Lance O'Sullivan, is a leading medical innovator, GP and former New Zealander of the Year.
This content is sourced from Whitecoat and edited by Neighbourly.
Advances in technology mean healthcare professionals have access to more data than ever before, to not only understand patient behaviours but also improve their care. Here's three clever ways new technology can improve the health of all New Zealanders.
Wearable devices like the Apple Watch and Fitbit are a common way for people to track their steps, encouraging people to be more aware of their day-to-day fitness. These devices have the capability of syncing with others, promoting healthy competition among peers. Try Neighbourly if you're on the lookout for a local walking group or bootcamp to join.
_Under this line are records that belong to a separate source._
Context: an optimization exercise on an open-source flow, tuned for small area. The choices shown serve that exercise and are no tape-out recipe. RTL that was checked went through simulation tests only; none was proved equivalent to the original. The RTL of run 1 was laid out without a check of its function. Power and IR drop assume default switching activity.

[config.mk]
export PLATFORM = sky130hd
export DESIGN_NAME = requant_top
export DESIGN_NICKNAME = requant_top
export VERILOG_FILES = /design/flow/design.v
export SDC_FILE = /design/flow/constraint.sdc
export NUM_CORES = 4
export LEC_CHECK = 0
export CAP_MARGIN = 20
export CORE_MARGIN = 2
export CORE_UTILIZATION = 40
export GPL_TIMING_DRIVEN = 0
export SLEW_MARGIN = 20
export SYNTH_HIERARCHICAL = 1
[constraint.sdc]
create_clock -name core_clock -period 6.5 [get_ports {clk}]
set_input_delay 1.3000 -clock core_clock [delete_from_list [all_inputs] [get_ports {clk}]]
set_output_delay 1.3000 -clock core_clock [all_outputs]
set_load 0.01 [all_outputs]
[design.v]
package requant_pkg;
    localparam int ACC_W   = 22;
    localparam int MANT_W  = 9;
    localparam int PROD_W  = 2 * MANT_W;
    localparam int ACT_W   = 8;
    localparam int SHIFT_W = 5;
    typedef logic signed [ACC_W-1:0] acc_t;
    typedef logic signed [MANT_W-1:0] mant_t;
    typedef logic signed [PROD_W-1:0] prod_t;
    typedef logic signed [ACT_W-1:0] act_t;
    typedef logic [SHIFT_W-1:0] shift_t;
    typedef enum logic [1:0] {
        WIN_13 = 2'd0,
        WIN_8  = 2'd1,
        WIN_5  = 2'd2,
        WIN_3  = 2'd3
    } win_lo_t;
    localparam act_t ACT_MAX = 8'sh7f;
    localparam act_t ACT_MIN = 8'sh80;
endpackage
`timescale 1ns/1ps
module rq_fa (
    input  logic a,
    input  logic b,
    input  logic ci,
    output logic s,
    output logic co
);
    assign s  = a ^ b ^ ci;
    assign co = (a & b) | (a & ci) | (b & ci);
endmodule
module rq_fa1 (
    input  logic a,
    input  logic b,
    output logic s,
    output logic co
);
    rq_xnor2 u_s  (.a(a), .b(b), .y(s));
    rq_or2   u_co (.a(a), .b(b), .y(co));
endmodule
module rq_xnor2 (
    input  logic a,
    input  logic b,
    output logic y
);
    assign y = ~(a ^ b);
endmodule
module rq_or2 (
    input  logic a,
    input  logic b,
    output logic y
);
    assign y = a | b;
endmodule
module rq_ha (
    input  logic a,
    input  logic b,
    output logic s,
    output logic co
);
    assign s  = a ^ b;
    assign co = a & b;
endmodule
`timescale 1ns/1ps
import requant_pkg::*;
module scale_table
#(
    parameter int DN     = 6,
    parameter int GROUPS = 4
) (
    input  logic                        clk,
    input  logic                        rst_n,
    input  logic                        scale_we,
    input  logic [$clog2(GROUPS)-1:0]   scale_addr,
    input  logic [DN*MANT_W-1:0]        scale_wdata,
    input  logic [$clog2(GROUPS)-1:0]   grp,
    output logic [DN*MANT_W-1:0]        rd_scale,
    output logic                        rd_zero
);
    localparam int WW = DN * MANT_W;
    logic [GROUPS*WW-1:0] mem;
    logic [GROUPS-1:0]    wr_seen;
    for (genvar g = 0; g < GROUPS; g++) begin : g_word
        always_ff @(posedge clk) begin
            if (scale_we && scale_addr == g) begin
                mem[g*WW +: WW] <= scale_wdata;
            end
        end
        always_ff @(posedge clk or negedge rst_n) begin
            if (!rst_n) begin
                wr_seen[g] <= 1'b0;
            end else if (scale_we && scale_addr == g) begin
                wr_seen[g] <= 1'b1;
            end
        end
    end
    logic [GROUPS-1:0] rd_sel;
    always_comb begin
        for (int g = 0; g < GROUPS; g++) begin
            rd_sel[g] = (grp == g);
        end
    end
    for (genvar b = 0; b < WW; b++) begin : g_rd
        rq_sel4 u_sel (
            .d ({mem[3*WW + b], mem[2*WW + b], mem[WW + b], mem[b]}),
            .s (rd_sel),
            .y (rd_scale[b])
        );
    end
    assign rd_zero = !wr_seen[grp];
endmodule
module rq_sel4 (
    input  logic [3:0] d,
    input  logic [3:0] s,
    output logic       y
);
    assign y = (d[0] & s[0]) | (d[1] & s[1]) | (d[2] & s[2]) | (d[3] & s[3]);
endmodule
Background: an optimization exercise with open tools, aiming at small area. Do not read the settings as production practice.
In this exercise RTL edits were held to simulation tests only and were not proved equivalent to the original.

## v17
// systolic_mm_array
module systolic_mm_array
#(
  parameter int N      = 8,
  parameter int DATA_W = 8,
  parameter int ACC_W  = 16
) (
  input  logic                clk,
  input  logic                rst,
  input  logic                w_valid,
  output logic                w_ready,
  input  logic [N*DATA_W-1:0] w_data,
  input  logic                in_valid,
  output logic                in_ready,
  input  logic [N*DATA_W-1:0] a_in,
  output logic                out_valid,
  output logic [N*ACC_W-1:0]  y_out,
  output logic                busy
);
Size: roughly 12000 cells after synthesis, ~1800 flip-flops, roughly 260 I/O pins, roughly 0.13 sq mm of cells after synthesis.
make LEC_CHECK=0 CAP_MARGIN=20 CORE_MARGIN=2 CORE_UTILIZATION=28 CTS_BUF_LIST=sky130_fd_sc_hd__clkbuf_8 CTS_CLUSTER_DIAMETER=50 CTS_CLUSTER_SIZE=14 PLACE_DENSITY=0.38 SLEW_MARGIN=20 SYNTH_HIERARCHICAL=1 finish   # period 7.0 ns
run.sh (not shown) runs the stock make flow with config.mk's settings and CLKGATE_MAP_FILE= SYNTH_SCRIPT=/design/flow/synth_recipe.tcl, a recipe that flattens the netlist after the stock synthesis.
The flow did not stop early for v17: all stages ran, and the layout cleared the timing, DRC and antenna checks.
What follows belongs to an exercise in optimizing a design on an open flow for small area; a production flow would make more cautious choices. Where RTL was checked, it was by simulation tests only, not by an equivalence proof against the original. Only the layout flow was run in run 1; the RTL was not checked for function there.

`design/flow/config.mk`:
```
export PLATFORM = sky130hd
export DESIGN_NAME = bm_noise_out
export DESIGN_NICKNAME = bm_noise_out
export VERILOG_FILES = /design/flow/design.v
export SDC_FILE = /design/flow/constraint.sdc
export NUM_CORES = 4
export LEC_CHECK = 0
export CAP_MARGIN = 20
export CORE_MARGIN = 2
export CORE_UTILIZATION = 40
export CTS_BUF_LIST = sky130_fd_sc_hd__clkbuf_8
export CTS_CLUSTER_DIAMETER = 60
export CTS_CLUSTER_SIZE = 18
export SLEW_MARGIN = 20
export SYNTH_HIERARCHICAL = 1
export SYNTH_MINIMUM_KEEP_SIZE = 0
```
`design/flow/constraint.sdc`:
```
create_clock -name core_clock -period 8.0 [get_ports {clk}]
set_input_delay 1.6000 -clock core_clock [delete_from_list [all_inputs] [get_ports {clk}]]
set_output_delay 1.6000 -clock core_clock [all_outputs]
set_load 0.01 [all_outputs]
```
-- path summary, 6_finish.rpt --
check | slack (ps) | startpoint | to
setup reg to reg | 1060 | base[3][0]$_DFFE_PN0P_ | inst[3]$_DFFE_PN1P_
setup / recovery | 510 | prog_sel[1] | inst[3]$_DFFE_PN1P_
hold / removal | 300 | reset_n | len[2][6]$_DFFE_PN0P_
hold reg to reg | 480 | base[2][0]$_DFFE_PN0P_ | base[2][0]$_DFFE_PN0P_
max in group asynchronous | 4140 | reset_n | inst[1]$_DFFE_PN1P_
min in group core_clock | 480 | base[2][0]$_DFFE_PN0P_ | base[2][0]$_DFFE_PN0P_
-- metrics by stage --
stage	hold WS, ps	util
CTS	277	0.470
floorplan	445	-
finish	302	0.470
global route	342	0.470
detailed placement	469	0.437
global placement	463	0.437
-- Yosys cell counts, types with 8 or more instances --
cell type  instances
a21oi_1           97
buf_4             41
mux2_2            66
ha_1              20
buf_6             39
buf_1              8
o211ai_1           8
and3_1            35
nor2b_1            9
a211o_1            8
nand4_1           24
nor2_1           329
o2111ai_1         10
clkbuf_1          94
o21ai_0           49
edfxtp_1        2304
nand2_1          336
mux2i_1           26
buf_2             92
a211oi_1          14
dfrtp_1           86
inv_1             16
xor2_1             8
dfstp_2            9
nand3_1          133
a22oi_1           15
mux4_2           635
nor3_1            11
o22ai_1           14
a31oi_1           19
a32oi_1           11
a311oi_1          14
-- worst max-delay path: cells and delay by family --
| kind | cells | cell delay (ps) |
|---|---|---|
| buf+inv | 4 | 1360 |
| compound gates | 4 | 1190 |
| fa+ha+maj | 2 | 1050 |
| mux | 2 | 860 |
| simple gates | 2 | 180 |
Increasingly, wearable devices are also being used in a health context. For example, patients with heart problems may be advised to wear a Fitbit to track their activity levels, heart rate or blood pressure.
Additionally, the use of handheld medical devices is now playing a bigger role in medical procedures. Portable electrocardiograms for high-risk cardiac patients is just one example of the hundreds of new technological apps giving patients and doctors a handheld tool for monitoring health concerns.
Nowadays, patients are becoming more active participants in their own health and will seek care from multiple sources, especially the internet. Portal technology which gives convenient, 24-hour access to personal health information is helping this even more by allowing patients and doctors to access visits, immunisations, lab results, medications and even book an appointment.
Some online platforms go even further by enabling patients to review their experience with healthcare professionals and make more informed choices about their healthcare provider. A New Zealand online healthcare platform, Whitecoat, allows consumers to search, rate, review and compare local providers across a range of health disciplines. This is a particularly useful tool if you have moved to a new area or need specialist treatment for the first time.
THE RISE OF THE VIRTUAL DOCTOR
With the rise in remote technology-assisted healthcare (or telehealth), more Kiwis are consulting doctors virtually. Doctor2Go is an example of a company offering online consultations with a doctor, nurse or psychologist from the comfort of the patient's home via secure video calling and messaging.
Similarly, the iMoko app is an innovative digital app that offers medical diagnoses and prescriptions to children at remote schools in Northland by video link and email.
Telehealth consultations are particularly appealing for patients who live in rural communities and also beneficial in cutting down waiting room times and giving patients access to health professionals at any time.
Telehealth may never fully replace in-person appointments, however, with more people seeking convenience, the way healthcare is received is most certainly undergoing a revolution.
Technological innovations in the healthcare sector have not only helped healthcare professionals improve medical treatment at an incredible pace, they have also empowered patients to take more control in monitoring their own health. That's got to be good for all of us.